To do: Look through the records below for the line with "at 161 (-44%)". Return that line and each one after it up to and including the line with "synthesized area (%)", exactly.

Top of Data to process

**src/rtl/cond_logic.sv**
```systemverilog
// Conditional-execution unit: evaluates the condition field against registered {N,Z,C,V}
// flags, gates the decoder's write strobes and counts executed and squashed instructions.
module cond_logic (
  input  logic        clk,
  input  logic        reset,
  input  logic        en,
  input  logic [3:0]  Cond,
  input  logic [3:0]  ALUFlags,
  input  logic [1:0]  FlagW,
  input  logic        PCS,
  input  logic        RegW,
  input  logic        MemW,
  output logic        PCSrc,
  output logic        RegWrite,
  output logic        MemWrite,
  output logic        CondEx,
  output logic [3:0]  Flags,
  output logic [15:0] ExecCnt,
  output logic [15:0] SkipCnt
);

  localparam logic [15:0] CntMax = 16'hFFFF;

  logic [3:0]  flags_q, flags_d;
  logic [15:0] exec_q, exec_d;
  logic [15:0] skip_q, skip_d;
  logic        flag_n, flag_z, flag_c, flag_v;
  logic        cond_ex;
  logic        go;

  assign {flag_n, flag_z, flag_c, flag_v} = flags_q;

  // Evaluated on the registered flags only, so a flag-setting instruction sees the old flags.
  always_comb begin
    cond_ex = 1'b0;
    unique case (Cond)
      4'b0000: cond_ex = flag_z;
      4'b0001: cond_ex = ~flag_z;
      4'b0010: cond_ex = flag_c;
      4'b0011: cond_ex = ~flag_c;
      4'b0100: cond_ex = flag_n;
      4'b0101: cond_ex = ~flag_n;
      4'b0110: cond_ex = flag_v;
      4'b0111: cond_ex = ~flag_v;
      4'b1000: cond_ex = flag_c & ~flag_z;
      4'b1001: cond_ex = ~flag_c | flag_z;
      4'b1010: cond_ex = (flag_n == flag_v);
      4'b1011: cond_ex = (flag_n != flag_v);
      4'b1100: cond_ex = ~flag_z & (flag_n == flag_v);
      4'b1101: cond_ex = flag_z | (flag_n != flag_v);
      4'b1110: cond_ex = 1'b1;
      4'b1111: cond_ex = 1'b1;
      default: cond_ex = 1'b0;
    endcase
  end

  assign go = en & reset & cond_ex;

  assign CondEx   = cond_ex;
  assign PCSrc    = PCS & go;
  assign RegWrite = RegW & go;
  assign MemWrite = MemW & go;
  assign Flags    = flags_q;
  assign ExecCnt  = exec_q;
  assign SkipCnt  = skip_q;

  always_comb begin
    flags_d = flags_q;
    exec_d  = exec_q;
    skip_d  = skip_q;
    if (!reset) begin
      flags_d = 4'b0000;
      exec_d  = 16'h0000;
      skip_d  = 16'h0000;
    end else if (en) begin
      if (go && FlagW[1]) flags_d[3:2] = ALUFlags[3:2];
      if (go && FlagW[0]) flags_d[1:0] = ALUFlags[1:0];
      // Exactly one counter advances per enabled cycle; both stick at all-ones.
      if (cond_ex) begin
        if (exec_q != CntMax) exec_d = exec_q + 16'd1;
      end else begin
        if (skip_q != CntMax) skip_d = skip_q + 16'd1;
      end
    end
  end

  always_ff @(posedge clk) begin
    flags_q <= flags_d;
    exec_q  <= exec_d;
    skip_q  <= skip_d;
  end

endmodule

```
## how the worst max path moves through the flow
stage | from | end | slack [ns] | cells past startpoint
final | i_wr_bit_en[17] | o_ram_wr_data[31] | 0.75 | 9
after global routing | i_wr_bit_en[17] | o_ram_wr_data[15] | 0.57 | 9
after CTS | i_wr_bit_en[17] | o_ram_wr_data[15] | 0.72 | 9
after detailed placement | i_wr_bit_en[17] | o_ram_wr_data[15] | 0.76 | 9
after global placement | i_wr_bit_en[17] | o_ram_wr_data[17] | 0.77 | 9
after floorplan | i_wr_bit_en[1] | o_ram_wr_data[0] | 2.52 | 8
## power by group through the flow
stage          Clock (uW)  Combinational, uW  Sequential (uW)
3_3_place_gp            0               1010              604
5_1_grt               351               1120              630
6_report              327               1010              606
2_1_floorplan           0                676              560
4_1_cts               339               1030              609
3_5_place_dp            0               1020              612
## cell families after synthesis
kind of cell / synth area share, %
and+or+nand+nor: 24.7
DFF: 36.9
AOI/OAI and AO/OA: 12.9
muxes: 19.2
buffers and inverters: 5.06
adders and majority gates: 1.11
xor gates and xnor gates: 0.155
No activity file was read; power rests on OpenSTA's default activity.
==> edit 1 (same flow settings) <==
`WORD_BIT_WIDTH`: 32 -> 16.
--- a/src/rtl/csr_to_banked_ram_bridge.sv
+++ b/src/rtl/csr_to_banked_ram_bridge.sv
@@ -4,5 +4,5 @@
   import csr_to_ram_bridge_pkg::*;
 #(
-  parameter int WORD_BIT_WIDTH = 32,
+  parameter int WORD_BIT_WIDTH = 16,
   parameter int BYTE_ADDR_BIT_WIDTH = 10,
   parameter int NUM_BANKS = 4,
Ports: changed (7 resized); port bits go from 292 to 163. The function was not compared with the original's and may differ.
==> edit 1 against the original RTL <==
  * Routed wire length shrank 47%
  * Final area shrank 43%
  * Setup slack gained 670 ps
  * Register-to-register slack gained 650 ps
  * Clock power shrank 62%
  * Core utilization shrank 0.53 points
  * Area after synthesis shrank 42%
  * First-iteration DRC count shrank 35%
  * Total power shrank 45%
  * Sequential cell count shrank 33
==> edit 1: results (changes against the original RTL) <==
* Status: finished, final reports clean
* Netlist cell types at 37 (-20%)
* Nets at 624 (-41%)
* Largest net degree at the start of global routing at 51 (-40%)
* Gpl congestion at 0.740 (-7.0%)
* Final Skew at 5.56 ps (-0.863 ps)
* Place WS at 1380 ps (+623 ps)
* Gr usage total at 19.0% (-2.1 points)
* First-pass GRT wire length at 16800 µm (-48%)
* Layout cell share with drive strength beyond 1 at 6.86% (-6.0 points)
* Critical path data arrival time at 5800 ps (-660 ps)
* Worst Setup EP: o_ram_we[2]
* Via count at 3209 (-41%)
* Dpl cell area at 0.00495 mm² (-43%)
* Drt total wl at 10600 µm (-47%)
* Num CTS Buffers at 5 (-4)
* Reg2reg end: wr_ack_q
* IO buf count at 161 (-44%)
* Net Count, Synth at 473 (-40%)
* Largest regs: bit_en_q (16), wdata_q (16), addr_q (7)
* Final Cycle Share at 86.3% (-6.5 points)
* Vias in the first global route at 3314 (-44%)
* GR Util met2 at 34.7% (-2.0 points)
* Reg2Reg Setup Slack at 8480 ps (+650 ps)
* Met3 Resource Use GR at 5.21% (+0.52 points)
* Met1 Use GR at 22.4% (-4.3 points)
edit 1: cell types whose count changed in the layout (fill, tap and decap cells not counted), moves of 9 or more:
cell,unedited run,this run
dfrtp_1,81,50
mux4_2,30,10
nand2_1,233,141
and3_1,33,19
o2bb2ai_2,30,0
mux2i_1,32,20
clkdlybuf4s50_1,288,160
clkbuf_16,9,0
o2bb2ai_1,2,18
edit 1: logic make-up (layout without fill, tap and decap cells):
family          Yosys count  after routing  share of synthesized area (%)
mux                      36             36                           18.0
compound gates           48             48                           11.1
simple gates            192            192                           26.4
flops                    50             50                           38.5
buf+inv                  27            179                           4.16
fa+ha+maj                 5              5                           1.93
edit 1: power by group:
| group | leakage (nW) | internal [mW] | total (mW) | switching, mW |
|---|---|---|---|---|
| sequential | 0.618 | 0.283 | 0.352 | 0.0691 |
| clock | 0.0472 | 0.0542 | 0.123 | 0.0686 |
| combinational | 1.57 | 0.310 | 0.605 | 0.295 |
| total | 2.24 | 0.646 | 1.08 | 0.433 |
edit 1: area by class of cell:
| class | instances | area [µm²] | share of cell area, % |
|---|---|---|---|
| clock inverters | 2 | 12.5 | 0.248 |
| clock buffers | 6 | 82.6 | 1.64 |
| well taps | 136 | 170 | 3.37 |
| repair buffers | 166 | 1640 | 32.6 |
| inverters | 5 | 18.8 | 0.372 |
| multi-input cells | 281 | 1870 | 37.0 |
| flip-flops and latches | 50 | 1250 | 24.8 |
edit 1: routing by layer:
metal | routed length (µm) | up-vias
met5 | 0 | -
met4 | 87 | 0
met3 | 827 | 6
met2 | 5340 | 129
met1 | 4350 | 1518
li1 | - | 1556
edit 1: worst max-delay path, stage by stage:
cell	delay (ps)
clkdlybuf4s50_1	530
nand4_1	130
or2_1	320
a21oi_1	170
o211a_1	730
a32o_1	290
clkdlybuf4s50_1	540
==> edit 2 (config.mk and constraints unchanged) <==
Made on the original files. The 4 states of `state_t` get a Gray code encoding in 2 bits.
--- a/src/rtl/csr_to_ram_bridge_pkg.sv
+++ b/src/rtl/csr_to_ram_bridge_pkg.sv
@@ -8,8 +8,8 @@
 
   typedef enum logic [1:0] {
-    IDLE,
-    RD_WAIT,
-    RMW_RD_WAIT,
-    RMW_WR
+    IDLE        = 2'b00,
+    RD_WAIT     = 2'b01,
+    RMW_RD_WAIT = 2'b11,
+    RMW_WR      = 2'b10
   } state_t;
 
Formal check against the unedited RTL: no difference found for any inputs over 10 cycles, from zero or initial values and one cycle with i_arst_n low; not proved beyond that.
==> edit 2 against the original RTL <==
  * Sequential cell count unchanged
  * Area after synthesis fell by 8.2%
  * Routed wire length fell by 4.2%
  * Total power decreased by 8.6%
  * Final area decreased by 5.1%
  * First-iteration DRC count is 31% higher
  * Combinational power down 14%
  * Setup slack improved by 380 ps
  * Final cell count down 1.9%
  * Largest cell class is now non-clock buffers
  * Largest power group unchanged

Bottom of Data to process

Exercise result:
* IO buf count at 161 (-44%)
* Net Count, Synth at 473 (-40%)
* Largest regs: bit_en_q (16), wdata_q (16), addr_q (7)
* Final Cycle Share at 86.3% (-6.5 points)
* Vias in the first global route at 3314 (-44%)
* GR Util met2 at 34.7% (-2.0 points)
* Reg2Reg Setup Slack at 8480 ps (+650 ps)
* Met3 Resource Use GR at 5.21% (+0.52 points)
* Met1 Use GR at 22.4% (-4.3 points)
edit 1: cell types whose count changed in the layout (fill, tap and decap cells not counted), moves of 9 or more:
cell,unedited run,this run
dfrtp_1,81,50
mux4_2,30,10
nand2_1,233,141
and3_1,33,19
o2bb2ai_2,30,0
mux2i_1,32,20
clkdlybuf4s50_1,288,160
clkbuf_16,9,0
o2bb2ai_1,2,18
edit 1: logic make-up (layout without fill, tap and decap cells):
family          Yosys count  after routing  share of synthesized area (%)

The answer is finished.